### Records shown
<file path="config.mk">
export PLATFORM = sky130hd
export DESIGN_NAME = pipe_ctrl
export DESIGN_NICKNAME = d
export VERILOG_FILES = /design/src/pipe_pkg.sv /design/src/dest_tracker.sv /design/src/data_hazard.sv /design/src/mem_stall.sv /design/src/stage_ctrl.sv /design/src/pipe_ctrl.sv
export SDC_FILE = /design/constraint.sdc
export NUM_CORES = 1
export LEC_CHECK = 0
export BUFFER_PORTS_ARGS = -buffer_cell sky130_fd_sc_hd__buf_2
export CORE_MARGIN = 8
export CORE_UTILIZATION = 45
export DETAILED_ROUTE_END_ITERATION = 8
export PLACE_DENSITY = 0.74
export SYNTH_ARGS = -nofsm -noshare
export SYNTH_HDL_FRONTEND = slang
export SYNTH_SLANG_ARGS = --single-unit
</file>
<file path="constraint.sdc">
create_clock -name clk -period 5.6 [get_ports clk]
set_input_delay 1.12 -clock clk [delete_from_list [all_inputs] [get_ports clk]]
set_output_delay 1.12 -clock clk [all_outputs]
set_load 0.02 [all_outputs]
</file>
######
### Records shown
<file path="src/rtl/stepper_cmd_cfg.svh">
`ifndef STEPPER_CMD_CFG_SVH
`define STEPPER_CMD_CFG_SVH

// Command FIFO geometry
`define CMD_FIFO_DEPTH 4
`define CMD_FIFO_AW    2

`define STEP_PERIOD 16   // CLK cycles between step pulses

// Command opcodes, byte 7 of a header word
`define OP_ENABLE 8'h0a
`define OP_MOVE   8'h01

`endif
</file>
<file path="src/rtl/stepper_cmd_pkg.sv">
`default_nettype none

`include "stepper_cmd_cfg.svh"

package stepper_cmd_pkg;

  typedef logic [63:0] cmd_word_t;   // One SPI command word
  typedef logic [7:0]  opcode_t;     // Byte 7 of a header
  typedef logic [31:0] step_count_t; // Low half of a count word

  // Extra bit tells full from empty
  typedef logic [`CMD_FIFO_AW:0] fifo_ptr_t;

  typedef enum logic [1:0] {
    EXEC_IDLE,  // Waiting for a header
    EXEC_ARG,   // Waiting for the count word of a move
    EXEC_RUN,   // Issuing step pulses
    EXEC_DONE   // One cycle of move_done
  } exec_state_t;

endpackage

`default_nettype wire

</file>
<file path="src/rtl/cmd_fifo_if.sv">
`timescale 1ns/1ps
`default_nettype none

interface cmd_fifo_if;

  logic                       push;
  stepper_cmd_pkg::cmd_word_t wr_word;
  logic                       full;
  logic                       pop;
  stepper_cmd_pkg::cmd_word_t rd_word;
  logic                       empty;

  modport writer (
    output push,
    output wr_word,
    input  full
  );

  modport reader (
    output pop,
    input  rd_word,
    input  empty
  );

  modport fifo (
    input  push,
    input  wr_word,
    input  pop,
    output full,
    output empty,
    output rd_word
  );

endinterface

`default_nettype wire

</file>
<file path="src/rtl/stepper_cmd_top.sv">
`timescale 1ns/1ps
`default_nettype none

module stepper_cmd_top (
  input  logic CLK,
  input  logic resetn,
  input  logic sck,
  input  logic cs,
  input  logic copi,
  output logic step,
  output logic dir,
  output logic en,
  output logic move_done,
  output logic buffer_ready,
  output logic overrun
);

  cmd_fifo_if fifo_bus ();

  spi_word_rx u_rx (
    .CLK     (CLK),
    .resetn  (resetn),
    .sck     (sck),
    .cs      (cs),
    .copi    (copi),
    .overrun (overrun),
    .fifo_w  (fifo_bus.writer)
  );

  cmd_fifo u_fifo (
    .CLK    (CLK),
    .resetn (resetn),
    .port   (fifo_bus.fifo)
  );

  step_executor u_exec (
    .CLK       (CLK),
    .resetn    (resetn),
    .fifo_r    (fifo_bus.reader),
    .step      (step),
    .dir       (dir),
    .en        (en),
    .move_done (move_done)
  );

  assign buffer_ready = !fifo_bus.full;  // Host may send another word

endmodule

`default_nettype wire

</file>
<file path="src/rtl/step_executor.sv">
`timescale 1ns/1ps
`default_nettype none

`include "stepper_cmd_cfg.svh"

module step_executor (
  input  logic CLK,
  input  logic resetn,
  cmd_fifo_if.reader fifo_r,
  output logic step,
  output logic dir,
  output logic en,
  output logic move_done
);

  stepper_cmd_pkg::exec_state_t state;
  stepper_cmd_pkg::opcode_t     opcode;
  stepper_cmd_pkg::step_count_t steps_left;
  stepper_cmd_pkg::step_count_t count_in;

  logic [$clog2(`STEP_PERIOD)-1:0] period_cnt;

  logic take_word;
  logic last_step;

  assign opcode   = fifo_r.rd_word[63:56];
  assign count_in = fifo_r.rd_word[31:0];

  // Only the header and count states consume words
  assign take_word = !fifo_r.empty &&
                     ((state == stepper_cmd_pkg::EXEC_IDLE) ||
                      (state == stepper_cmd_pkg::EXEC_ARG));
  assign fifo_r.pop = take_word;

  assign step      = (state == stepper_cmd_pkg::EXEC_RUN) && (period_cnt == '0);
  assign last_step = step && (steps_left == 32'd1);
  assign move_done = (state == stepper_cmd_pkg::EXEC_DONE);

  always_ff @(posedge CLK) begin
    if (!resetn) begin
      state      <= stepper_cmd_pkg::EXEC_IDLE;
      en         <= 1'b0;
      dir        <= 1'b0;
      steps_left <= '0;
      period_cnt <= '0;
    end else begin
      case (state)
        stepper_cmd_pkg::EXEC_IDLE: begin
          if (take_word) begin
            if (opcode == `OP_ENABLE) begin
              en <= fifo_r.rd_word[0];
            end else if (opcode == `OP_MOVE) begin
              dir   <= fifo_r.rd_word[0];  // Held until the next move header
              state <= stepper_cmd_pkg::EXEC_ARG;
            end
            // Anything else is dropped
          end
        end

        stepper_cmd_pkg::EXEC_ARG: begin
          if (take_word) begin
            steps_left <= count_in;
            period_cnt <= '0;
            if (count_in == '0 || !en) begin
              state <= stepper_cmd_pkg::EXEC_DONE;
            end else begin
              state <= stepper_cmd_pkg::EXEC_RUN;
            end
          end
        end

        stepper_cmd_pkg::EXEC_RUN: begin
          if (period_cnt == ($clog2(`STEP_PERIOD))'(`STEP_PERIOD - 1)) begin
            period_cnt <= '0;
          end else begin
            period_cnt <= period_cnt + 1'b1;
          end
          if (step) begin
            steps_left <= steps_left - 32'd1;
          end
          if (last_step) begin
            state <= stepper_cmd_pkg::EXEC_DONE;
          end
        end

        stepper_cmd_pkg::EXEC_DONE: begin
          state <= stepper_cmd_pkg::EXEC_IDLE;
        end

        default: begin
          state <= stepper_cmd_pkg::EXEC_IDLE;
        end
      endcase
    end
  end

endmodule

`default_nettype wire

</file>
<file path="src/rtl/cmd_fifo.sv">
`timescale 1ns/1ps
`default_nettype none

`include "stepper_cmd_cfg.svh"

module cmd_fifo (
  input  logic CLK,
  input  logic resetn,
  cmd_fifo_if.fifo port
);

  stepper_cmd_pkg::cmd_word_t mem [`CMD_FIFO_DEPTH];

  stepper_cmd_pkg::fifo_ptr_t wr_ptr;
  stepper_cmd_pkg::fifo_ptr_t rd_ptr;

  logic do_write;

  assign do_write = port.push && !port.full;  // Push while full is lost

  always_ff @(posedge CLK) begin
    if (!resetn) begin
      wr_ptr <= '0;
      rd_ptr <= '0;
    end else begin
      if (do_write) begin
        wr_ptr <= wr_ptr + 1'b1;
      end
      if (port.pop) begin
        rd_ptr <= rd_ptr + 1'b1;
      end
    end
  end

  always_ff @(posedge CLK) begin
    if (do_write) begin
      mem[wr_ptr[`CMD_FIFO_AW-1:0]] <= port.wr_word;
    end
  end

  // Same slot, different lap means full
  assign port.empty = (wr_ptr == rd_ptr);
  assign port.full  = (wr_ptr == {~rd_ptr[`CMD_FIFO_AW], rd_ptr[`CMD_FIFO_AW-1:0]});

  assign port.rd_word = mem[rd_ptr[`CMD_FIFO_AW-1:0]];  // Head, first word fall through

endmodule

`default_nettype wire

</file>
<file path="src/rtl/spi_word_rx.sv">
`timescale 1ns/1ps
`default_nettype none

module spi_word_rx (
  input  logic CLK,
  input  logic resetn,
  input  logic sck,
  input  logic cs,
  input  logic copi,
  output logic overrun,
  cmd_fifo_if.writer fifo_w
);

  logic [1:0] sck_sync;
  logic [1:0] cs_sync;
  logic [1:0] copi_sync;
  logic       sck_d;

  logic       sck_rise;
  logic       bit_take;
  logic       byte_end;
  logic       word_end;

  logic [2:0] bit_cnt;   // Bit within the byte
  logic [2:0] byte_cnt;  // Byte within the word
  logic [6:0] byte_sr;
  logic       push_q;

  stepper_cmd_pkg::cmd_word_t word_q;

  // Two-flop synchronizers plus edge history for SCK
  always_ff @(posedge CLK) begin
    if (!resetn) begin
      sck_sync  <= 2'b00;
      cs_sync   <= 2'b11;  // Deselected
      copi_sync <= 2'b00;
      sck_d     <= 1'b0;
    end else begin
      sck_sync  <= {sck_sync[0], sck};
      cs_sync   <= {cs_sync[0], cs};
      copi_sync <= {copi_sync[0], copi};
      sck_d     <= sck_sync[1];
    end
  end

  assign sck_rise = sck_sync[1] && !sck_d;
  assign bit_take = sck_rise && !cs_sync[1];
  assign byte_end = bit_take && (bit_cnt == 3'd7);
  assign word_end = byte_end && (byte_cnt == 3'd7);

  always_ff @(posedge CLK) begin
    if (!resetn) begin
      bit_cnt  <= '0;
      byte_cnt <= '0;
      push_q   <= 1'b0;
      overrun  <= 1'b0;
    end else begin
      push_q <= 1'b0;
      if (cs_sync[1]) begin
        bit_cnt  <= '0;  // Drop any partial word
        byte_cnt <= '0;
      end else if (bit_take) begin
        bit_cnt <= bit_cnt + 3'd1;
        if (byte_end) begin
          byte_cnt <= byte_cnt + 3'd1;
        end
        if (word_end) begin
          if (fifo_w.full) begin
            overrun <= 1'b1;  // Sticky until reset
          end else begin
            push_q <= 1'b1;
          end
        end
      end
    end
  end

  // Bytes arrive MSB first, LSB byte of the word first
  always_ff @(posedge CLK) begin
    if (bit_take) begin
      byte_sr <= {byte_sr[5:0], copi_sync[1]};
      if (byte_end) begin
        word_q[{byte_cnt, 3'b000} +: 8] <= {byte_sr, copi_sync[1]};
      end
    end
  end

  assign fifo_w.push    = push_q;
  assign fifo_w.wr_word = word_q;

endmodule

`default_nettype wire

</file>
######
### Records shown
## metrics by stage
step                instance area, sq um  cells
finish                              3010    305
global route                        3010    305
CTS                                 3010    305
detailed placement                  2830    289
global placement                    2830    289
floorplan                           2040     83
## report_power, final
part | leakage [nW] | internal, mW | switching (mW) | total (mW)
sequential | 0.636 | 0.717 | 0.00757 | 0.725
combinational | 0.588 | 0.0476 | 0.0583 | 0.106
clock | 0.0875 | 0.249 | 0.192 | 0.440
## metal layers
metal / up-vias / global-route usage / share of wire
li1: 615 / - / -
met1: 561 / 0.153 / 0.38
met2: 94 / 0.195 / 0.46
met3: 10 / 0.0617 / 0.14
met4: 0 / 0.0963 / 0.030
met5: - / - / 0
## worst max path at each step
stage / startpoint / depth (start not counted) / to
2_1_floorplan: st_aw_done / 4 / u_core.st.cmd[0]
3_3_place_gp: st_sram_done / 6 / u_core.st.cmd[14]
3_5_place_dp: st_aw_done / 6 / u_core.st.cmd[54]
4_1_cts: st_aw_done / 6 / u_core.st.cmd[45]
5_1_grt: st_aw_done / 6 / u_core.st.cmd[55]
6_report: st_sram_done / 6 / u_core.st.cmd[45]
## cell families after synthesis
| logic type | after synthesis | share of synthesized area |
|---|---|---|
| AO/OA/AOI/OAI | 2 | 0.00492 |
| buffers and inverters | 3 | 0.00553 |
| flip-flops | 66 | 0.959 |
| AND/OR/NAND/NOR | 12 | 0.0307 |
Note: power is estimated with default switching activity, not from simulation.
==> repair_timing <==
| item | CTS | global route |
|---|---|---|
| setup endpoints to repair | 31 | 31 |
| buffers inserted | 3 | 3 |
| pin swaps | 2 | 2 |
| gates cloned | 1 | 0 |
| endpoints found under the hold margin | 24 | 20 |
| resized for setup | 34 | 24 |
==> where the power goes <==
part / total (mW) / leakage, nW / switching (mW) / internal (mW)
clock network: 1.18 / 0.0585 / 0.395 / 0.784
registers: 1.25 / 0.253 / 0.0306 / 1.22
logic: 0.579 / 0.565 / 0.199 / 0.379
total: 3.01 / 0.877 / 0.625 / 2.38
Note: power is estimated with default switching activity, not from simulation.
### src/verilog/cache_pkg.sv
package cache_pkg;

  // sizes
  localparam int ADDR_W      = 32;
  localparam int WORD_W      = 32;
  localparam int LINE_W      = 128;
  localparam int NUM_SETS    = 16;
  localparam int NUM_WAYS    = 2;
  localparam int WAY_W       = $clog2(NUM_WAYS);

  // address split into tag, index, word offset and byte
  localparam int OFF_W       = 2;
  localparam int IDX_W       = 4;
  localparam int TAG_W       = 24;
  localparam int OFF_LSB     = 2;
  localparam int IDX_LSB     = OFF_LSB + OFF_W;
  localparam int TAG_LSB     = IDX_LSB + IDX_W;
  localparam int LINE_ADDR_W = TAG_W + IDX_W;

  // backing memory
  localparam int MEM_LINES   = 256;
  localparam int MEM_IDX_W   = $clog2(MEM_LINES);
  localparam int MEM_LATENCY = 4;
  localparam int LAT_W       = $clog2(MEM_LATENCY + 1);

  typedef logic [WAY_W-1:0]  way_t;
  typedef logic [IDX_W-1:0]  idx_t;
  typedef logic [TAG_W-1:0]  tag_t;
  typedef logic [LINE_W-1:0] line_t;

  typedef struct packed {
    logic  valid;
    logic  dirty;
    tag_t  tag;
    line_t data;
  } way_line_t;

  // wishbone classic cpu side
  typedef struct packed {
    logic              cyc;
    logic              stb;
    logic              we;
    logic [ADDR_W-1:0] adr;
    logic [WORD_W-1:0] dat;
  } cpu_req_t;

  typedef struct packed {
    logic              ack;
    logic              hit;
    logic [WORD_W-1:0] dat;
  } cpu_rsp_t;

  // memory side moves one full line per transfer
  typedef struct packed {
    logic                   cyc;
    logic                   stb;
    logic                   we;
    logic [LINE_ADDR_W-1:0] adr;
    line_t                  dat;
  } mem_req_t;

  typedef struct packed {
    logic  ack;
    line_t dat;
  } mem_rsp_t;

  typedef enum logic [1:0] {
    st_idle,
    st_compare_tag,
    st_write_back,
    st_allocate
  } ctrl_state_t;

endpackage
######
:: Work item ::
Copy out whichever lines of the listing contain the word "placement".

:: Exercise output ::
detailed placement                  2830    289
global placement                    2830    289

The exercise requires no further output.